DIGITAL LIBRARY
INVESTIGATING THE TEACHING OF MATHEMATICS: THE CODING OF VIDEOTAPED LESSONS
University of Cambridge (UNITED KINGDOM)
About this paper:
Appears in: EDULEARN12 Proceedings
Publication year: 2012
Pages: 658-667
ISBN: 978-84-695-3491-5
ISSN: 2340-1117
Conference name: 4th International Conference on Education and New Learning Technologies
Dates: 2-4 July, 2012
Location: Barcelona, Spain
Abstract:
Many writers have questioned the relevance of progressive pedagogies and western notions of teacher professionalism in under-resourced education systems.
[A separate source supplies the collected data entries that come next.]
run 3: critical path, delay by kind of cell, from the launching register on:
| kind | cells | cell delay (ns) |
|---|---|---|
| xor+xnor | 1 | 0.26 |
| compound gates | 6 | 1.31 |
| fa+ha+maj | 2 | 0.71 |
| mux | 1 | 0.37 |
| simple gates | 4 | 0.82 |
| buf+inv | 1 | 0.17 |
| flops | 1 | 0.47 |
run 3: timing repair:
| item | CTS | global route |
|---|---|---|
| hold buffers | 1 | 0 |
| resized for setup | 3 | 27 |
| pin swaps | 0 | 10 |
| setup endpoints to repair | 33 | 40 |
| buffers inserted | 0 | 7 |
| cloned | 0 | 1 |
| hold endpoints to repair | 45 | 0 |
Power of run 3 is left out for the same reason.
==> src/hw/rtl/agspo_pkg.sv <==
package agspo_pkg;

  localparam int DUTY_BITS   = 14;
  localparam int PWM_FREQ_HZ = 50;

  localparam int CTRL_FULL   = 1000;
  localparam int US_PER_S    = 1000000;
  localparam int SWITCH_LOW  = 600;
  localparam int SWITCH_HIGH = 900;

  localparam int CH_W     = 11;
  localparam int REG_W    = 13;
  localparam int DUTY_W   = 14;
  localparam int CTRL_W   = $clog2(CTRL_FULL + 1);
  localparam int NUM_HELD = 9;
  localparam int NUM_PWM  = 6;
  localparam int CH_IDX_W = $clog2(NUM_PWM);

  localparam int HELD_THROTTLE = 0;
  localparam int HELD_SWITCH   = 6;
  localparam int HELD_DIG_A    = 7;
  localparam int HELD_DIG_B    = 8;

  localparam int PERIOD_RAW = US_PER_S / PWM_FREQ_HZ;
  localparam int PERIOD     = (PERIOD_RAW == 0) ? 1 : PERIOD_RAW;
  localparam int DUTY_FULL  = (1 << DUTY_BITS) - 1;

  // product widths of the two scaling steps
  localparam int P1_W    = CTRL_W + REG_W;
  localparam int P2_W    = REG_W + DUTY_BITS;
  localparam int DVD_W   = (P1_W > P2_W) ? P1_W : P2_W;
  localparam int DIV_MAX = (CTRL_FULL > PERIOD) ? CTRL_FULL : PERIOD;
  localparam int DIV_W   = $clog2(DIV_MAX);
  localparam int CNT_W   = $clog2(DVD_W);

  localparam int CFG_IDX_W = 2;
  localparam logic [CFG_IDX_W-1:0] CFG_PULSE_MIN = CFG_IDX_W'(0);
  localparam logic [CFG_IDX_W-1:0] CFG_PULSE_MAX = CFG_IDX_W'(1);

  localparam logic [REG_W-1:0] PULSE_MIN_RST = REG_W'(500);
  localparam logic [REG_W-1:0] PULSE_MAX_RST = REG_W'(2400);

  typedef enum logic [1:0] {
    MODE_UPDATE   = 2'd0,
    MODE_ARM      = 2'd1,
    MODE_DISARM   = 2'd2,
    MODE_FAILSAFE = 2'd3
  } mode_t;

  typedef struct packed {
    logic             start;
    logic [CH_W-1:0]  ctrl;
    logic [REG_W-1:0] pmin;
    logic [REG_W-1:0] span;
  } chan_req_t;

  typedef struct packed {
    logic              done;
    logic [DUTY_W-1:0] duty;
  } chan_rsp_t;

endpackage

==> src/hw/rtl/agspo_chan.sv <==
module agspo_chan (
  input  logic                clk,
  input  logic                rst_n,
  input  agspo_pkg::chan_req_t req,
  output agspo_pkg::chan_rsp_t rsp
);

  typedef enum logic [2:0] {
    U_IDLE,
    U_MUL,
    U_LOAD,
    U_DIV,
    U_SCALE,
    U_SAT
  } ustate_t;

  ustate_t st_r, st_nxt;
  logic [agspo_pkg::P1_W-1:0]   acc_r, acc_nxt;
  logic [agspo_pkg::P1_W-1:0]   mcand_r, mcand_nxt;
  logic [agspo_pkg::CTRL_W-1:0] mpl_r, mpl_nxt;
  logic [agspo_pkg::DVD_W-1:0]  dvd_r, dvd_nxt;
  logic [agspo_pkg::DIV_W-1:0]  rem_r, rem_nxt;
  logic [agspo_pkg::CNT_W-1:0]  cnt_r, cnt_nxt;
  logic [agspo_pkg::REG_W-1:0]  pmin_r, pmin_nxt;
  logic                         ph_r, ph_nxt;
  logic                         done_r, done_nxt;
  logic [agspo_pkg::DUTY_W-1:0] duty_r, duty_nxt;

  logic [agspo_pkg::CTRL_W-1:0] clamp;
  logic [agspo_pkg::DIV_W:0]    shifted;
  logic [agspo_pkg::DIV_W:0]    divisor;
  logic                         ge;
  logic [agspo_pkg::REG_W-1:0]  us;
  logic [agspo_pkg::P2_W-1:0]   prod;

  assign clamp = (req.ctrl > agspo_pkg::CH_W'(agspo_pkg::CTRL_FULL))
               ? agspo_pkg::CTRL_W'(agspo_pkg::CTRL_FULL)
               : req.ctrl[agspo_pkg::CTRL_W-1:0];

  // one restoring division step, quotient bit shifts into the dividend
  assign shifted = {rem_r, dvd_r[agspo_pkg::DVD_W-1]};
  assign divisor = ph_r ? (agspo_pkg::DIV_W+1)'(agspo_pkg::PERIOD)
                        : (agspo_pkg::DIV_W+1)'(agspo_pkg::CTRL_FULL);
  assign ge      = (shifted >= divisor);

  // pulse width never exceeds the larger pulse-width register, so 13 bits hold it
  assign us   = dvd_r[agspo_pkg::REG_W-1:0] + pmin_r;
  assign prod = (agspo_pkg::P2_W'(us) << agspo_pkg::DUTY_BITS) - agspo_pkg::P2_W'(us);

  always_comb begin
    st_nxt    = st_r;
    acc_nxt   = acc_r;
    mcand_nxt = mcand_r;
    mpl_nxt   = mpl_r;
    dvd_nxt   = dvd_r;
    rem_nxt   = rem_r;
    cnt_nxt   = cnt_r;
    pmin_nxt  = pmin_r;
    ph_nxt    = ph_r;
    done_nxt  = 1'b0;
    duty_nxt  = duty_r;
    unique case (st_r)
      U_IDLE: begin
        if (req.start) begin
          acc_nxt   = '0;
          mcand_nxt = agspo_pkg::P1_W'(req.span);
          mpl_nxt   = clamp;
          pmin_nxt  = req.pmin;
          cnt_nxt   = '0;
          st_nxt    = U_MUL;
        end
      end
      U_MUL: begin
        if (mpl_r[0]) begin
          acc_nxt = acc_r + mcand_r;
        end
        mcand_nxt = mcand_r << 1;
        mpl_nxt   = mpl_r >> 1;
        cnt_nxt   = cnt_r + 1'b1;
        if (cnt_r == agspo_pkg::CNT_W'(agspo_pkg::CTRL_W - 1)) begin
          st_nxt = U_LOAD;
        end
      end
      U_LOAD: begin
        dvd_nxt = agspo_pkg::DVD_W'(acc_r);
        rem_nxt = '0;
        cnt_nxt = '0;
        ph_nxt  = 1'b0;
        st_nxt  = U_DIV;
      end
      U_DIV: begin
        rem_nxt = ge ? agspo_pkg::DIV_W'(shifted - divisor) : agspo_pkg::DIV_W'(shifted);
        dvd_nxt = {dvd_r[agspo_pkg::DVD_W-2:0], ge};
        cnt_nxt = cnt_r + 1'b1;
        if (cnt_r == agspo_pkg::CNT_W'(agspo_pkg::DVD_W - 1)) begin
          st_nxt = ph_r ? U_SAT : U_SCALE;
        end
      end
      U_SCALE: begin
        dvd_nxt = agspo_pkg::DVD_W'(prod);
        rem_nxt = '0;
        cnt_nxt = '0;
        ph_nxt  = 1'b1;
        st_nxt  = U_DIV;
      end
      U_SAT: begin
        if (dvd_r > agspo_pkg::DVD_W'(agspo_pkg::DUTY_FULL)) begin
          duty_nxt = agspo_pkg::DUTY_W'(agspo_pkg::DUTY_FULL);
        end else begin
          duty_nxt = dvd_r[agspo_pkg::DUTY_W-1:0];
        end
        done_nxt = 1'b1;
        st_nxt   = U_IDLE;
      end
      default: st_nxt = U_IDLE;
    endcase
  end

  always_ff @(posedge clk) begin
    if (!rst_n) begin
      st_r   <= U_IDLE;
      done_r <= 1'b0;
      ph_r   <= 1'b0;
      cnt_r  <= '0;
    end else begin
      st_r   <= st_nxt;
      done_r <= done_nxt;
      ph_r   <= ph_nxt;
      cnt_r  <= cnt_nxt;
    end
    acc_r   <= acc_nxt;
    mcand_r <= mcand_nxt;
    mpl_r   <= mpl_nxt;
    dvd_r   <= dvd_nxt;
    rem_r   <= rem_nxt;
    pmin_r  <= pmin_nxt;
    duty_r  <= duty_nxt;
  end

  assign rsp.done = done_r;
  assign rsp.duty = duty_r;

endmodule

==> src/hw/rtl/arm_gated_servo_pwm_output.sv <==
// arm-gated servo pwm output
// input channel (in_valid/in_ready): one event per request, in_mode selects
// update (all nine channel fields stored), arm, disarm or failsafe.
// result channel (out_valid/out_ready): six duty counts, two digital pins
// and the armed flag after the event. an arm request while already armed
// is absorbed in its accept cycle and gives no result.
// config channel (cfg_valid/cfg_ready): always ready, index 0 is the
// minimum pulse width, index 1 the maximum, other indexes are ignored.
// timing: the six duties go one after another through a shared bit-serial
// unit (shift-add multiply, two restoring divides by constants), channel
// by channel. in_ready is high only while no event is in work; one event
// at a time, so no new request is taken before the previous one is
// finished.
// the finished result sits in an output register; if the receiver stalls,
// the block can take the next request and only waits at the end of it
// until the previous result is taken.
// reset: disarmed, throttle cut set, other flags clear, held channels
// zero, pulse widths 500 and 2400 us, no result pending.
module arm_gated_servo_pwm_output (
  input  logic                                  clk,
  input  logic                                  rst_n,
  input  logic                                  in_valid,
  output logic                                  in_ready,
  input  logic [1:0]                            in_mode,
  input  logic [agspo_pkg::CH_W-1:0]            in_throttle,
  input  logic [agspo_pkg::CH_W-1:0]            in_roll,
  input  logic [agspo_pkg::CH_W-1:0]            in_pitch,
  input  logic [agspo_pkg::CH_W-1:0]            in_yaw,
  input  logic [agspo_pkg::CH_W-1:0]            in_aux_pwm_a,
  input  logic [agspo_pkg::CH_W-1:0]            in_aux_pwm_b,
  input  logic [agspo_pkg::CH_W-1:0]            in_arm_switch,
  input  logic [agspo_pkg::CH_W-1:0]            in_digital_a,
  input  logic [agspo_pkg::CH_W-1:0]            in_digital_b,
  output logic                                  out_valid,
  input  logic                                  out_ready,
  output logic [agspo_pkg::DUTY_W-1:0]          out_duty_throttle,
  output logic [agspo_pkg::DUTY_W-1:0]          out_duty_roll,
  output logic [agspo_pkg::DUTY_W-1:0]          out_duty_pitch,
  output logic [agspo_pkg::DUTY_W-1:0]          out_duty_yaw,
  output logic [agspo_pkg::DUTY_W-1:0]          out_duty_aux_a,
  output logic [agspo_pkg::DUTY_W-1:0]          out_duty_aux_b,
  output logic                                  out_pin_one,
  output logic                                  out_pin_two,
  output logic                                  out_is_armed,
  input  logic                                  cfg_valid,
  output logic                                  cfg_ready,
  input  logic [agspo_pkg::CFG_IDX_W-1:0]       cfg_index,
  input  logic [agspo_pkg::REG_W-1:0]           cfg_data
);

  typedef enum logic [1:0] {
    ST_IDLE,
    ST_START,
    ST_WAIT,
    ST_OUT
  } state_t;

  state_t st_r, st_nxt;
  logic [agspo_pkg::CH_IDX_W-1:0] idx_r, idx_nxt;
  logic armed_r, armed_nxt;
  logic sw_rdy_r, sw_rdy_nxt;
  logic fs_r, fs_nxt;
  logic cut_r, cut_nxt;
  logic [agspo_pkg::CH_W-1:0]   held_r [agspo_pkg::NUM_HELD];
  logic [agspo_pkg::CH_W-1:0]   held_nxt [agspo_pkg::NUM_HELD];
  logic [agspo_pkg::DUTY_W-1:0] dw_r [agspo_pkg::NUM_PWM];
  logic [agspo_pkg::DUTY_W-1:0] dw_nxt [agspo_pkg::NUM_PWM];
  logic [agspo_pkg::REG_W-1:0]  pmin_r, pmin_nxt;
  logic [agspo_pkg::REG_W-1:0]  pmax_r, pmax_nxt;
  logic                         ov_r, ov_nxt;
  logic [agspo_pkg::DUTY_W-1:0] od_r [agspo_pkg::NUM_PWM];
  logic [agspo_pkg::DUTY_W-1:0] od_nxt [agspo_pkg::NUM_PWM];
  logic pin1_r, pin1_nxt;
  logic pin2_r, pin2_nxt;
  logic oarm_r, oarm_nxt;

  logic                         skip;
  logic                         ev_armed;
  logic                         ev_fs;
  logic [agspo_pkg::CH_W-1:0]   sw_v;
  logic [agspo_pkg::CH_W-1:0]   thr_v;
  logic [agspo_pkg::CH_W-1:0]   in_ch [agspo_pkg::NUM_HELD];
  logic [agspo_pkg::CH_W-1:0]   pwm_v [agspo_pkg::NUM_PWM];
  logic [agspo_pkg::REG_W-1:0]  span;

  agspo_pkg::chan_req_t req;
  agspo_pkg::chan_rsp_t rsp;

  assign in_ch[0] = in_throttle;
  assign in_ch[1] = in_roll;
  assign in_ch[2] = in_pitch;
  assign in_ch[3] = in_yaw;
  assign in_ch[4] = in_aux_pwm_a;
  assign in_ch[5] = in_aux_pwm_b;
  assign in_ch[6] = in_arm_switch;
  assign in_ch[7] = in_digital_a;
  assign in_ch[8] = in_digital_b;

  for (genvar g = 0; g < agspo_pkg::NUM_PWM; g++) begin : g_pwm
    if (g == agspo_pkg::HELD_THROTTLE) begin : g_thr
      assign pwm_v[g] = cut_r ? '0 : held_r[g];
    end else begin : g_other
      assign pwm_v[g] = held_r[g];
    end
  end

  assign span = (pmax_r >= pmin_r) ? (pmax_r - pmin_r) : '0;

  assign req.start = (st_r == ST_START);
  assign req.ctrl  = pwm_v[idx_r];
  assign req.pmin  = pmin_r;
  assign req.span  = span;

  agspo_chan u_chan (
    .clk   (clk),
    .rst_n (rst_n),
    .req   (req),
    .rsp   (rsp)
  );

  always_comb begin
    st_nxt     = st_r;
    idx_nxt    = idx_r;
    armed_nxt  = armed_r;
    sw_rdy_nxt = sw_rdy_r;
    fs_nxt     = fs_r;
    cut_nxt    = cut_r;
    held_nxt   = held_r;
    dw_nxt     = dw_r;
    pmin_nxt   = pmin_r;
    pmax_nxt   = pmax_r;
    ov_nxt     = ov_r;
    od_nxt     = od_r;
    pin1_nxt   = pin1_r;
    pin2_nxt   = pin2_r;
    oarm_nxt   = oarm_r;
    skip       = 1'b0;
    ev_armed   = armed_r;
    ev_fs      = fs_r;
    sw_v       = held_r[agspo_pkg::HELD_SWITCH];
    thr_v      = held_r[agspo_pkg::HELD_THROTTLE];

    if (ov_r && out_ready) begin
      ov_nxt = 1'b0;
    end

    if (cfg_valid) begin
      unique case (cfg_index)
        agspo_pkg::CFG_PULSE_MIN: pmin_nxt = cfg_data;
        agspo_pkg::CFG_PULSE_MAX: pmax_nxt = cfg_data;
        default: ;
      endcase
    end

    unique case (st_r)
      ST_IDLE: begin
        if (in_valid) begin
          unique case (agspo_pkg::mode_t'(in_mode))
            agspo_pkg::MODE_UPDATE: begin
              ev_fs    = 1'b0;
              held_nxt = in_ch;
              sw_v     = in_arm_switch;
              thr_v    = in_throttle;
            end
            agspo_pkg::MODE_ARM: begin
              if (armed_r) begin
                skip = 1'b1;
              end else begin
                ev_armed = 1'b1;
                ev_fs    = 1'b0;
              end
            end
            agspo_pkg::MODE_DISARM: begin
              ev_armed = 1'b0;
            end
            agspo_pkg::MODE_FAILSAFE: begin
              ev_fs    = 1'b1;
              ev_armed = 1'b0;
            end
            default: ;
          endcase
          if (!skip) begin
            // switch rule on the channels held after this event
            if (sw_v <= agspo_pkg::CH_W'(agspo_pkg::SWITCH_LOW)) begin
              sw_rdy_nxt = 1'b1;
              ev_armed   = 1'b0;
            end else if (sw_rdy_r && !ev_armed &&
                         sw_v >= agspo_pkg::CH_W'(agspo_pkg::SWITCH_HIGH) &&
                         thr_v == '0) begin
              ev_armed = 1'b1;
            end
            armed_nxt = ev_armed;
            fs_nxt    = ev_fs;
            cut_nxt   = !ev_armed || ev_fs;
            idx_nxt   = '0;
            st_nxt    = ST_START;
          end
        end
      end
      ST_START: begin
        st_nxt = ST_WAIT;
      end
      ST_WAIT: begin
        if (rsp.done) begin
          dw_nxt[idx_r] = rsp.duty;
          if (idx_r == agspo_pkg::CH_IDX_W'(agspo_pkg::NUM_PWM - 1)) begin
            st_nxt = ST_OUT;
          end else begin
            idx_nxt = idx_r + 1'b1;
            st_nxt  = ST_START;
          end
        end
      end
      ST_OUT: begin
        if (!ov_r || out_ready) begin
          od_nxt   = dw_r;
          pin1_nxt = (held_r[agspo_pkg::HELD_DIG_A] != '0);
          pin2_nxt = (held_r[agspo_pkg::HELD_DIG_B] != '0);
          oarm_nxt = armed_r;
          ov_nxt   = 1'b1;
          st_nxt   = ST_IDLE;
        end
      end
      default: st_nxt = ST_IDLE;
    endcase
  end

  always_ff @(posedge clk) begin
    if (!rst_n) begin
      st_r     <= ST_IDLE;
      idx_r    <= '0;
      armed_r  <= 1'b0;
      sw_rdy_r <= 1'b0;
      fs_r     <= 1'b0;
      cut_r    <= 1'b1;
      ov_r     <= 1'b0;
      pmin_r   <= agspo_pkg::PULSE_MIN_RST;
      pmax_r   <= agspo_pkg::PULSE_MAX_RST;
      for (int i = 0; i < agspo_pkg::NUM_HELD; i++) begin
        held_r[i] <= '0;
      end
    end else begin
      st_r     <= st_nxt;
      idx_r    <= idx_nxt;
      armed_r  <= armed_nxt;
      sw_rdy_r <= sw_rdy_nxt;
      fs_r     <= fs_nxt;
      cut_r    <= cut_nxt;
      ov_r     <= ov_nxt;
      pmin_r   <= pmin_nxt;
      pmax_r   <= pmax_nxt;
      held_r   <= held_nxt;
    end
    dw_r   <= dw_nxt;
    od_r   <= od_nxt;
    pin1_r <= pin1_nxt;
    pin2_r <= pin2_nxt;
    oarm_r <= oarm_nxt;
  end

  assign in_ready          = (st_r == ST_IDLE);
  assign cfg_ready         = 1'b1;
  assign out_valid         = ov_r;
  assign out_duty_throttle = od_r[0];
  assign out_duty_roll     = od_r[1];
  assign out_duty_pitch    = od_r[2];
  assign out_duty_yaw      = od_r[3];
  assign out_duty_aux_a    = od_r[4];
  assign out_duty_aux_b    = od_r[5];
  assign out_pin_one       = pin1_r;
  assign out_pin_two       = pin2_r;
  assign out_is_armed      = oarm_r;

endmodule

==> config.mk <==
export PLATFORM = sky130hd
export DESIGN_NAME = arm_gated_servo_pwm_output
export DESIGN_NICKNAME = d
export VERILOG_FILES = /design/src/hw/rtl/agspo_pkg.sv /design/src/hw/rtl/agspo_chan.sv /design/src/hw/rtl/arm_gated_servo_pwm_output.sv
export SDC_FILE = /design/constraint.sdc
export NUM_CORES = 1
export LEC_CHECK = 0
export BUFFER_PORTS_ARGS = -buffer_cell sky130_fd_sc_hd__buf_2
export CAP_MARGIN = 10
export CORE_MARGIN = 2
export CORE_UTILIZATION = 40
export DETAILED_ROUTE_END_ITERATION = 16
export PLACE_DENSITY_LB_ADDON = 0.1
export SETUP_SLACK_MARGIN = 0.05
export SYNTH_ARGS = -nofsm -noshare
export SYNTH_HDL_FRONTEND = slang
export SYNTH_SLANG_ARGS = --single-unit
export TNS_END_PERCENT = 10
==> constraint.sdc <==
create_clock -name clk -period 9.2 [get_ports clk]
set_input_delay 0.46 -clock clk [delete_from_list [all_inputs] [get_ports clk]]
set_output_delay 0.46 -clock clk [all_outputs]
set_load 0.02 [all_outputs]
Contrary to progressive ideologies and western notions of what classroom teaching ought to look like, many authors have suggested that procedural knowledge dominates teachers’ classroom practice internationally. The means by which classroom videotaped lessons are coded and analysed remains an underdeveloped area with scholars adopting substantially different approaches to the task. In their comparative study, the Mathematics Education Tradition of Europe (METE) developed a coding schedule that focuses on learning outcomes and didactic strategies teachers are observed to privilege as they go about their teaching across five European countries: Flemish, Belgium, England, Finland, Hungary and Spain. In developing this coding schedule, the METE team exploited the work that emphasises conceptual understanding, adaptive expertise and mathematical proficiency. In the study reported here, the author investigated classroom practice of three South African secondary school mathematics teachers. Drawing on video recordings of sequences of lessons taught on different mathematics topics, the author demonstrates how he expanded the METE coding schedule using a bottom-up process of grounded theory. The quantitative analysis shows that this expansion enabled him to capture a greater degree of nuance in classroom practice in a context where procedural knowledge is dominant. This suggest that coding schedules that are grounded on progressive pedagogies and theoretical notions of what classroom practice ought to look like depict an incomplete picture of what teachers actually do in contexts where procedural knowledge is dominant.